Learn the difference between sub-6GHz and mmWave 5G signals from Bill Nye
Next, Nye uses guitar strings to explain the difference between ultra-high mmWave airwaves and sub-6GHz. The former offers faster data speeds and carries more traffic. However, they do not penetrate structures that well. Sub-6GHz 5G signals include the mid-band spectrum that T-Mobile will obtain from Sprint once the merger closes. This stuff is rarer than a 1956 Mickey Mantle baseball card and the FCC will auction off more before the end of the year. Also part of the sub-6GHz spectrum is T-Mobile's bread and butter 600MHz low-band airwaves. These travel far and penetrate structures easily. However, they do not deliver the fastest 5G data speeds and do not have the capacity that mmWave does.

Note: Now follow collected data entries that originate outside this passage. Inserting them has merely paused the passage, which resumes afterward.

This design comes from an exercise in tuning for small area, a short achievable clock period and few clock cycles on the open sky130 flow, not from production work.
The RTL was checked by simulation tests, not by an equivalence proof against the original design.
Power is estimated from default activity; no workload was simulated.

==> flow/design.v <==
module MU0(in_data, rst_n, clk,
           out_data, out_address, memrq, rnw);
    input  [15:0] in_data;
    input         rst_n, clk;
    output [15:0] out_data;
    output [11:0] out_address;
    output        memrq, rnw;
    reg         ex;      
    reg         fe;      
    reg         rs;      
    reg         sel;     
    reg         ka;      
    reg         ub;      
    reg         sb;      
    reg  [15:0] ir;
    reg  [11:0] pc;
    reg  [15:0] acc;
    wire [3:0] op   = ir[15:12];
    wire       hop  = op[3] | (op[2:0] == 3'b111);
    wire       dop  = ~op[3] & ~op[2];
    wire       jop  = ~op[3] & op[2] & ~(op[1] & op[0]);
    assign out_address = sel ? ir[11:0] : pc;
    assign memrq       = fe | rs | (ex & ~hop);
    assign rnw         = ~(ex & (op == 4'b0001));
    assign out_data    = acc;
    wire [15:0] a_op  = ka ? acc : 16'd0;
    wire [15:0] b_op  = (ub ? in_data : 16'd0) ^ {16{sb}};
    wire [16:0] sum   = {a_op, 1'b1} + {b_op, sb};
    wire [15:0] acc_n = sum[16:1];
    wire        pc_en = fe | (ex & jop);
    wire        nex   = fe | rs | (ex & jop);
    wire [3:0]  nop   = in_data[15:12];
    wire        neg   = acc[15] & ~rs;
    wire        nz    = (|acc) & ~rs;
    wire        ntake = (nop[1:0] == 2'b00) |
                        (nop[1:0] == 2'b01 & ~neg) |
                        (nop[1:0] == 2'b10 & nz);
    wire        sel_n = ~(ex & dop) & ~nop[3] & (~nop[2] | ntake);
    always @(posedge clk) begin
        ir  <= in_data;
        acc <= acc_n;
        if (~rst_n) begin
            ex  <= 1'b0;
            fe  <= 1'b0;
            rs  <= 1'b1;
            sel <= 1'b0;
            ka  <= 1'b0;
            ub  <= 1'b0;
            sb  <= 1'b0;
            pc  <= 12'd0;
        end else begin
            ex  <= nex;
            fe  <= ex & dop;
            rs  <= 1'b0;
            sel <= sel_n;
            ka  <= ~(nex & (nop == 4'b0000));
            ub  <= nex & ~nop[3] & ~nop[2] & (nop[1:0] != 2'b01);
            sb  <= nex & (nop == 4'b0011);
            if (pc_en)
                pc <= out_address + 12'd1;
        end
    end
endmodule
Settings: LEC_CHECK=0, ABC_AREA=1, CAP_MARGIN=20, CORE_MARGIN=2, CORE_UTILIZATION=40, SETUP_SLACK_MARGIN=2.2, SLEW_MARGIN=20; clock period 4.5 ns.
standard.sh (not shown) runs the stock make flow with config.mk's settings and CLKGATE_MAP_FILE= SYNTH_SCRIPT=/design/flow/synth_recipe.tcl, a recipe that flattens the netlist after the stock synthesis.
==> flow/flow/run.sh <==
#!/bin/bash
# The standard synthesis, then an area-recovering re-map of the
# combinational logic (flip-flops untouched), then the standard layout with
# plain buf_1 cells as the port buffers.
set -euo pipefail
R=orfs/results/$FLOW_PLATFORM/MU0/base
bash standard.sh synth > standard_synth.log 2>&1
cp $R/1_2_yosys.v orfs/1_2_yosys_standard.v
export LIB=$FLOW_HOME/platforms/$FLOW_PLATFORM/lib/sky130_fd_sc_hd__tt_025C_1v80.lib
export NETLIST_IN=orfs/1_2_yosys_standard.v NETLIST_OUT=orfs/1_2_yosys_remap.v
export ABC_SCRIPT=flow/remap.abc ABC_D=2000
YOSYS=$FLOW_HOME/../tools/install/yosys/bin/yosys
[ -x "$YOSYS" ] || YOSYS=yosys
$YOSYS -c flow/remap.tcl > remap.log 2>&1
cp orfs/1_2_yosys_remap.v $R/1_2_yosys.v
rm -f $R/1_synth.odb $R/1_synth.sdc
bash standard.sh BUFFER_PORTS_ARGS="-buffer_cell sky130_fd_sc_hd__buf_1" finish > standard.log 2>&1
==> flow/flow/remap.abc <==
strash
dch
map -D 2000
topo
buffer -c
upsize -c
dnsize -c
==> flow/flow/remap.tcl <==
# Re-map the combinational logic of the standard synthesis netlist with an
# area-recovering ABC script. Flip-flops are kept as they are (black boxes),
# so every register keeps its name and cell type.
yosys read_liberty -ignore_miss_func $::env(LIB)
yosys read_verilog $::env(NETLIST_IN)
yosys hierarchy -top $::env(FLOW_TOP)
yosys setattr -mod -set blackbox 1 sky130_fd_sc_hd__dfxtp_1
yosys flatten
yosys opt_clean -purge
yosys abc -liberty $::env(LIB) -dont_use sky130_fd_sc_hd__lpflow_bleeder_1 -dont_use sky130_fd_sc_hd__lpflow_clkbufkapwr_1 -dont_use sky130_fd_sc_hd__lpflow_clkbufkapwr_16 -dont_use sky130_fd_sc_hd__lpflow_clkbufkapwr_2 -dont_use sky130_fd_sc_hd__lpflow_clkbufkapwr_4 -dont_use sky130_fd_sc_hd__lpflow_clkbufkapwr_8 -dont_use sky130_fd_sc_hd__lpflow_clkinvkapwr_1 -dont_use sky130_fd_sc_hd__lpflow_clkinvkapwr_16 -dont_use sky130_fd_sc_hd__lpflow_clkinvkapwr_2 -dont_use sky130_fd_sc_hd__lpflow_clkinvkapwr_4 -dont_use sky130_fd_sc_hd__lpflow_clkinvkapwr_8 -dont_use sky130_fd_sc_hd__lpflow_decapkapwr_12 -dont_use sky130_fd_sc_hd__lpflow_decapkapwr_3 -dont_use sky130_fd_sc_hd__lpflow_decapkapwr_4 -dont_use sky130_fd_sc_hd__lpflow_decapkapwr_6 -dont_use sky130_fd_sc_hd__lpflow_decapkapwr_8 -dont_use sky130_fd_sc_hd__lpflow_inputiso0n_1 -dont_use sky130_fd_sc_hd__lpflow_inputiso0p_1 -dont_use sky130_fd_sc_hd__lpflow_inputiso1n_1 -dont_use sky130_fd_sc_hd__lpflow_inputiso1p_1 -dont_use sky130_fd_sc_hd__lpflow_inputisolatch_1 -dont_use sky130_fd_sc_hd__lpflow_isobufsrc_1 -dont_use sky130_fd_sc_hd__lpflow_isobufsrc_16 -dont_use sky130_fd_sc_hd__lpflow_isobufsrc_2 -dont_use sky130_fd_sc_hd__lpflow_isobufsrc_4 -dont_use sky130_fd_sc_hd__lpflow_isobufsrc_8 -dont_use sky130_fd_sc_hd__lpflow_isobufsrckapwr_16 -dont_use sky130_fd_sc_hd__lpflow_lsbuf_lh_hl_isowell_tap_1 -dont_use sky130_fd_sc_hd__lpflow_lsbuf_lh_hl_isowell_tap_2 -dont_use sky130_fd_sc_hd__lpflow_lsbuf_lh_hl_isowell_tap_4 -dont_use sky130_fd_sc_hd__lpflow_lsbuf_lh_isowell_4 -dont_use sky130_fd_sc_hd__lpflow_lsbuf_lh_isowell_tap_1 -dont_use sky130_fd_sc_hd__lpflow_lsbuf_lh_isowell_tap_2 -dont_use sky130_fd_sc_hd__lpflow_lsbuf_lh_isowell_tap_4 -dont_use sky130_fd_sc_hd__probe_p_8 -dont_use sky130_fd_sc_hd__probec_p_8  -script $::env(ABC_SCRIPT) -D $::env(ABC_D)
yosys opt_clean -purge
yosys hilomap -singleton -hicell sky130_fd_sc_hd__conb_1 HI -locell sky130_fd_sc_hd__conb_1 LO
yosys splitnets
yosys opt_clean -purge
yosys insbuf -buf sky130_fd_sc_hd__buf_4 A X
yosys check
yosys stat -liberty $::env(LIB)
yosys write_verilog -noattr -noexpr -nohex -nodec $::env(NETLIST_OUT)
The first run finished with timing, DRC and antenna clean.
Testbench counts at the start, summed over its fixed seeds: cycles 33,132.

So you see why it is important to T-Mobile to acquire Sprint and offer a solid foundation made up of low and mid-band spectrum along with the high-band mmWave signals. As Bill Nye The Science Guy explains in the video, T-Mobile is the only U.S. carrier offering nationwide 5G at the moment with such signals covering over 200 million Americans and 5,000 cities and towns. Granted, the data speeds might not be fast enough to excite you but T-Mobile does have mmWave capacity in seven urban markets and is on track to obtain Sprint's mid-band airwaves.

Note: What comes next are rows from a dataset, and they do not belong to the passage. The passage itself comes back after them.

From an optimization exercise on the open Yosys and OpenROAD flow, aimed at small area, a short achievable clock period and few clock cycles; shortcuts taken in it are not production practice.
Where RTL was checked, it was by simulation tests only, not by an equivalence proof against the original.
The RTL of runs 3 and 4 was laid out without a check of its function.
Power is estimated from default activity; no workload was simulated.

[flow/run.sh]
#!/bin/bash
# synth_recipe.tcl (not shown) runs the flow's synth.tcl, then flattens the netlist and writes it again
# the make line also repeats each setting of config.mk as NAME=value (left out here)
make -C /OpenROAD-flow-scripts/flow DESIGN_CONFIG=/design/flow/config.mk WORK_HOME=/design/flow/orfs CLKGATE_MAP_FILE= SYNTH_SCRIPT=/design/flow/synth_recipe.tcl finish
[flow/config.mk]
export PLATFORM = sky130hd
export DESIGN_NAME = kcpsmx
export DESIGN_NICKNAME = kcpsmx
export VERILOG_FILES = /design/flow/design.v
export SDC_FILE = /design/flow/constraint.sdc
export NUM_CORES = 4
export LEC_CHECK = 0
export CAP_MARGIN = 20
export CORE_MARGIN = 2
export CORE_UTILIZATION = 70
export CTS_BUF_LIST = sky130_fd_sc_hd__clkbuf_8
export SETUP_SLACK_MARGIN = 3.5
export SLEW_MARGIN = 20
export TNS_END_PERCENT = 30
[flow/constraint.sdc]
create_clock -name core_clock -period 6.0 [get_ports {clk}]
set_input_delay 1.2000 -clock core_clock [delete_from_list [all_inputs] [get_ports {clk}]]
set_output_delay 1.2000 -clock core_clock [all_outputs]
set_load 0.01 [all_outputs]
From an optimization exercise on the open Yosys and OpenROAD flow, aimed at small area, a short achievable clock period and few clock cycles per item; shortcuts taken in it are not production practice. At most, simulation tests tie the RTL to the original design; equivalence was not proved.

raven:
==> flow/design.v <==
`timescale 1ns/1ns
module lcm#(
parameter DATA_W = 16)
(
input [DATA_W-1:0] A,
input [DATA_W-1:0] B,
input 			vld_in,
input			rst_n,
input 			clk,
output	wire	[DATA_W*2-1:0] 	lcm_out,
output	wire 	[DATA_W-1:0]	mcd_out,
output	reg					vld_out
);
localparam W = DATA_W;
localparam P = 2*DATA_W;
reg [W-1:0] u, v;
reg [P-1:0] pu, pv;
reg         busy;
wire [W-1:0] uv = u | v;
wire [W-1:0] below;    
pfor #(W) pf (.x({uv[W-2:0], 1'b0}), .y(below));
wire [W-1:0] m = uv & ~below;
wire [W-1:0] u0 = u, v0 = v;
wire [P-1:0] pu0 = pu, pv0 = pv;
wire t1 = |(u0 & (m << 0));
wire t2 = |(u0 & (m << 1));
wire t3 = |(u0 & (m << 2));
wire t4 = |(u0 & (m << 3));
wire t5 = |(u0 & (m << 4));
wire t6 = |(v0 & (m << 0));
wire t7 = |(v0 & (m << 1));
wire t8 = |(v0 & (m << 2));
wire t9 = |(v0 & (m << 3));
wire t10 = |(v0 & (m << 4));
wire [W-1:0] u1, v1;
wire [P-1:0] pu1, pv1;
wire t11 = ~t1;
wire t12 = ~t6 & ~t11;
assign u1 = t11 ? (u0 >> 1) : u0;
assign pu1 = t11 ? (pu0 << 1) : pu0;
assign v1 = t12 ? (v0 >> 1) : v0;
assign pv1 = t12 ? (pv0 << 1) : pv0;
wire t13 = t11 ? t2 : t1;
wire t14 = t11 ? t3 : t2;
wire t15 = t11 ? t4 : t3;
wire t16 = t11 ? t5 : t4;
wire t17 = t12 ? t7 : t6;
wire t18 = t12 ? t8 : t7;
wire t19 = t12 ? t9 : t8;
wire t20 = t12 ? t10 : t9;
wire [W-1:0] u2, v2;
wire [P-1:0] pu2, pv2;
wire [W-1:0] d2, ad2; wire bo2, lt2, eq2;
fcmp #(W) cmp2 (.a(u1), .b(v1), .lt(lt2), .eq(eq2));
rsub #(W) sub2 (.a(lt2 ? v1 : u1), .b(lt2 ? u1 : v1), .d(ad2), .lt(bo2));
assign u2 = ad2;
radd #(P) add2 (.a(pu1), .b(pv1), .s(pv2));
assign v2 = lt2 ? u1 : v1;
assign pu2 = lt2 ? pv1 : pu1;
wire t21 = t13 ^ t17 ^ 1'b0;
wire t22 = (~t13 & t17) | (~(t13 ^ t17) & 1'b0);
wire t23 = t14 ^ t18 ^ t22;
wire t24 = (~t14 & t18) | (~(t14 ^ t18) & t22);
wire t25 = t15 ^ t19 ^ t24;
wire t26 = (~t15 & t19) | (~(t15 ^ t19) & t24);
wire t27 = t16 ^ t20 ^ t26;
wire t28 = (~t16 & t20) | (~(t16 ^ t20) & t26);
wire t29 = t21 ^ (lt2 & 1'b0);
wire t30 = 1'b0 | t21;
wire t31 = t23 ^ (lt2 & t30);
wire t32 = t30 | t23;
wire t33 = t25 ^ (lt2 & t32);
wire t34 = t32 | t25;
wire t35 = t27 ^ (lt2 & t34);
wire t36 = t34 | t27;
wire t37 = lt2 ? t13 : t17;
wire t38 = lt2 ? t14 : t18;
wire t39 = lt2 ? t15 : t19;
wire t40 = lt2 ? t16 : t20;
wire t41 = 1'b0 | eq2;
wire [W-1:0] u3, v3;
wire [P-1:0] pu3, pv3;
wire t42 = ~t29;
assign u3 = t42 ? (u2 >> 1) : u2;
assign pu3 = t42 ? (pu2 << 1) : pu2;
assign v3 = v2;
assign pv3 = pv2;
wire t43 = t42 ? t31 : t29;
wire t44 = t42 ? t33 : t31;
wire t45 = t42 ? t35 : t33;
wire [W-1:0] u4, v4;
wire [P-1:0] pu4, pv4;
wire t46 = ~t43;
assign u4 = t46 ? (u3 >> 1) : u3;
assign pu4 = t46 ? (pu3 << 1) : pu3;
assign v4 = v3;
assign pv4 = pv3;
wire t47 = t46 ? t44 : t43;
wire t48 = t46 ? t45 : t44;
wire [W-1:0] u5, v5;
wire [P-1:0] pu5, pv5;
wire t49 = ~t47;
assign u5 = t49 ? (u4 >> 1) : u4;
assign pu5 = t49 ? (pu4 << 1) : pu4;
assign v5 = v4;
assign pv5 = pv4;
wire t50 = t49 ? t48 : t47;
wire [W-1:0] u6, v6;
wire [P-1:0] pu6, pv6;
wire [W-1:0] d6, ad6; wire bo6, lt6, eq6;
rsub #(W) sub6 (.a(u5), .b(v5), .d(d6), .lt(bo6));
assign lt6 = bo6;
assign eq6 = ~|d6;
cneg #(W) neg6 (.x(d6), .n(lt6), .y(ad6));
wire t51 = lt6 & ~t41;
assign u6 = ad6 & {W{~t41}};
radd #(P) add6 (.a(pv5), .b(pu5 & {P{~t41}}), .s(pv6));
assign v6 = t51 ? u5 : v5;
assign pu6 = t51 ? pv5 : pu5;
wire t52 = t50 ^ t37 ^ 1'b0;
wire t53 = (~t50 & t37) | (~(t50 ^ t37) & 1'b0);
wire t54 = t41 | eq6;
wire [W-1:0] u7, v7;
wire [P-1:0] pu7, pv7;
wire t55 = |(u6 & (m << 0));
wire t56 = ~t55;
assign u7 = t56 ? (u6 >> 1) : u6;
assign pu7 = t56 ? (pu6 << 1) : pu6;
assign v7 = v6;
assign pv7 = pv6;
wire [W-1:0] u8, v8;
wire [P-1:0] pu8, pv8;
wire t57 = |(u7 & (m << 0));
wire t58 = ~t57;
assign u8 = t58 ? (u7 >> 1) : u7;
assign pu8 = t58 ? (pu7 << 1) : pu7;
assign v8 = v7;
assign pv8 = pv7;
wire done = t54;    
always @(posedge clk) begin
	if (!busy) begin
		u  <= A;
		v  <= B;
		pu <= {P{1'b0}};
		pv <= {{W{1'b0}}, A};
	end
	else begin
		u  <= u8;
		v  <= v8;
		pu <= pu8;
		pv <= pv8;
	end
end
always @(posedge clk or negedge rst_n)
	if (!rst_n) begin
		busy    <= 1'b0;
		vld_out <= 1'b0;
	end
	else begin
		busy    <= vld_in | (busy & ~done);
		vld_out <= busy & ~vld_in & done;
	end
assign mcd_out = v;
assign lcm_out = pv;
endmodule
module radd #(parameter N = 32) (input [N-1:0] a, input [N-1:0] b, output [N-1:0] s);
wire [N:0] c;
assign c[0] = 1'b0;
genvar i;
generate for (i = 0; i < N; i = i + 1) begin : g
	assign s[i] = a[i] ^ b[i] ^ c[i];
	assign c[i+1] = (a[i] & b[i]) | (c[i] & (a[i] ^ b[i]));
end endgenerate
endmodule
module rsub #(parameter N = 16) (input [N-1:0] a, input [N-1:0] b, output [N-1:0] d, output lt);
wire [N:0] c;
assign c[0] = 1'b1;
genvar i;
generate for (i = 0; i < N; i = i + 1) begin : g
	assign d[i] = a[i] ^ ~b[i] ^ c[i];
	assign c[i+1] = (a[i] & ~b[i]) | (c[i] & (a[i] ^ ~b[i]));
end endgenerate
assign lt = ~c[N];
endmodule
module cneg #(parameter N = 16) (input [N-1:0] x, input n, output [N-1:0] y);
wire [N:0] seen;
assign seen[0] = 1'b0;
genvar i;
generate for (i = 0; i < N; i = i + 1) begin : g
	assign y[i] = x[i] ^ (n & seen[i]);
	assign seen[i+1] = seen[i] | x[i];
end endgenerate
endmodule
module pfor #(parameter N = 16) (input [N-1:0] x, output [N-1:0] y);
generate
if (N == 1) begin : leaf
	assign y = x;
end
else begin : node
	wire [N/2-1:0] yl, yh;
	pfor #(N/2) lo (.x(x[N/2-1:0]), .y(yl));
	pfor #(N/2) hi (.x(x[N-1:N/2]), .y(yh));
	assign y = {yh | {(N/2){yl[N/2-1]}}, yl};
end
endgenerate
endmodule
module fcmp #(parameter N = 16) (input [N-1:0] a, input [N-1:0] b, output lt, output eq);
generate
if (N == 1) begin : leaf
	assign lt = ~a[0] & b[0];
	assign eq = ~(a[0] ^ b[0]);
end
else begin : node
	wire lth, eqh, ltl, eql;
	fcmp #(N/2) hi (.a(a[N-1:N/2]), .b(b[N-1:N/2]), .lt(lth), .eq(eqh));
	fcmp #(N/2) lo (.a(a[N/2-1:0]), .b(b[N/2-1:0]), .lt(ltl), .eq(eql));
	assign lt = lth | (eqh & ltl);
	assign eq = eqh & eql;
end
endgenerate
endmodule
export LEC_CHECK = 0
export ABC_AREA = 1
export CAP_MARGIN = 20
export CORE_MARGIN = 2
export CORE_UTILIZATION = 40
export CTS_BUF_LIST = sky130_fd_sc_hd__clkbuf_4 sky130_fd_sc_hd__clkbuf_8
export SLEW_MARGIN = 20
create_clock -name core_clock -period 100.0 [get_ports {clk}]
standard.sh (not shown) runs the stock make flow with config.mk's settings and CLKGATE_MAP_FILE= SYNTH_SCRIPT=/design/flow/synth_recipe.tcl, a recipe that flattens the netlist after the stock synthesis.
==> flow/flow/run.sh <==
#!/bin/bash
# Own layout flow: the standard flow (standard.sh) with two changes:
#  1. synthesis maps the logic with ABC's area mapper (amap, script
#     flow/abc_area_map.script) instead of ORFS's abc_area.script; every other
#     synthesis step, the registers and their names are the standard flow's own
#     (synth_recipe.tcl is used unchanged, with the abc command wrapped);
#  2. the port buffers are plain buf_1 cells (buffer_ports would pick
#     clkdlybuf4s50_1, which is bigger and slower).
# Each tool's output goes to a log in this folder (and ORFS's own logs under
# orfs/logs).
set -euo pipefail
here=$(pwd)
scr="$here/flow/abc_area_map.script"
{
  cat <<EOT
proc abc {args} {
  set i [lsearch -exact \$args -script]
  if {\$i >= 0} { lset args [expr {\$i + 1}] {$scr} }
  yosys abc {*}\$args
}
EOT
  cat synth_recipe.tcl
} > my_synth.tcl
sed "s#SYNTH_SCRIPT=[^ ]*#SYNTH_SCRIPT=$here/my_synth.tcl#" standard.sh > my_standard.sh
grep -q "SYNTH_SCRIPT=$here/my_synth.tcl" my_standard.sh
export BUFFER_PORTS_ARGS="-buffer_cell sky130_fd_sc_hd__buf_1"
bash my_standard.sh > flow.log 2>&1
==> flow/flow/abc_area_map.script <==
strash
dch
amap
topo
stime -c
buffer -c
upsize -c
dnsize -c
raven ran to completion and came out clean on the timing, design-rule and antenna checks.
diff inputs: raven => harbor
-- flow/design.v --
<<< raven, line 129
assign v7 = v6;
assign pv7 = pv6;
wire [W-1:0] u8, v8;
wire [P-1:0] pu8, pv8;
wire t57 = |(u7 & (m << 0));
wire t58 = ~t57;
assign u8 = t58 ? (u7 >> 1) : u7;
assign pu8 = t58 ? (pu7 << 1) : pu7;
assign v8 = v7;
assign pv8 = pv7;
wire done = t54;    
always @(posedge clk) begin
>>> harbor, line 129
assign v7 = v6;
assign pv7 = pv6;
wire done = t54;    
always @(posedge clk) begin
<<< raven, line 146
	end
	else begin
		u  <= u8;
		v  <= v8;
		pu <= pu8;
		pv <= pv8;
	end
end
>>> harbor, line 138
	end
	else begin
		u  <= u7;
		v  <= v7;
		pu <= pu7;
		pv <= pv7;
	end
end
Results
Having completed the whole flow, harbor delivered a layout that passed the timing, design-rule and antenna checks.
NOTE final cell count without fillers raven->harbor decreased by a few percent
Post-synthesis share of cell area spent on full adders, half adders and majority gates up 0.95 points in harbor wrt raven
When harbor is measured against raven, its final period utilization turns out 0.49 points lower.
Looking at synthesized cell area, harbor sits 460 µm² lower than raven does.
Comparing the two runs side by side, harbor comes out ahead of raven on first-pass GRT wire length.
NOTE: layout overhead on the synthesized area in harbor exceeds that of raven
Testbench counts of harbor, summed over its fixed seeds: cycles 10,853, items 1,600.
The RTL of raven was laid out without a check of its function.

-- port drivers added, routing unchanged --
In the flow no input, the clock included, has a driving cell. The finished layouts below were timed again as built, in two steps. Step 1 assumes that a clkbuf_16 drives the clock port and a buf_2 every other input. Step 2 adds t to the input delays and takes it off the output delays; t is the mean of the earliest and latest rising clock arrival at the registers after step 1. Input paths then give back, and output paths get back, about the clock's delay inside the block. a / b / c = ideal / step 1 / step 2; a / b = the first two.
run | t, ns | slack for setup (ns) | worst setup path after step 2 | slew at the worst register clock pin (ns) | cell pins on the clock port's net
raven | 0.442 | 78.484 / 78.484 / 78.484 | register to register | 0.13 / 0.13 | 1
harbor | 0.437 | 78.979 / 78.936 / 79.373 | register to output | 0.11 / 0.11 | 1
After both steps setup and hold are still met in every run listed.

While we are on the subject, yesterday's introduction of the Samsung Galaxy S20 family brings to the U.S. the first smartphones that work on both mmWave and sub-6GHz 5G signals. That means that the 5G enabled models support low-band 5G, high-band 5G and are "future-proofed" to work with the aforementioned mid-band spectrum that T-Mobile will receive from Sprint.
Taking a shot at Verizon's decision to stick to mmWave for its 5G network, T-Mobile's legendary CEO John Legere said, "While the biggest carrier in the country clings to their 4G glory days to distract from their nearly non-existent 5G, T-Mobile has already launched the country’s biggest 5G network. But this is only our foundational layer of 5G coverage — we aren’t stopping there. With the New T-Mobile, we’ll combine this core layer of 5G with Sprint’s 2.5 GHz mid-band spectrum to supercharge 5G, creating a broad and deep network for everyone … and these are the first phones that can tap into ALL that power, so we’re pumped to unleash them at the Un-carrier!" The executive has already announced that he is planning to leave T-Mobile in May. Current T-Mobile President and Chief Operating Officer Mike Sievert will replace Legere as CEO.
Now that you've watched Bill Nye explain 5G, you have earned the rank of 5G master. You can fascinate your friends and family by explaining the differences between low, mid, and high-band airwaves. And if they still can't understand how the whole thing works, forward them this article so that they too can learn about 5G.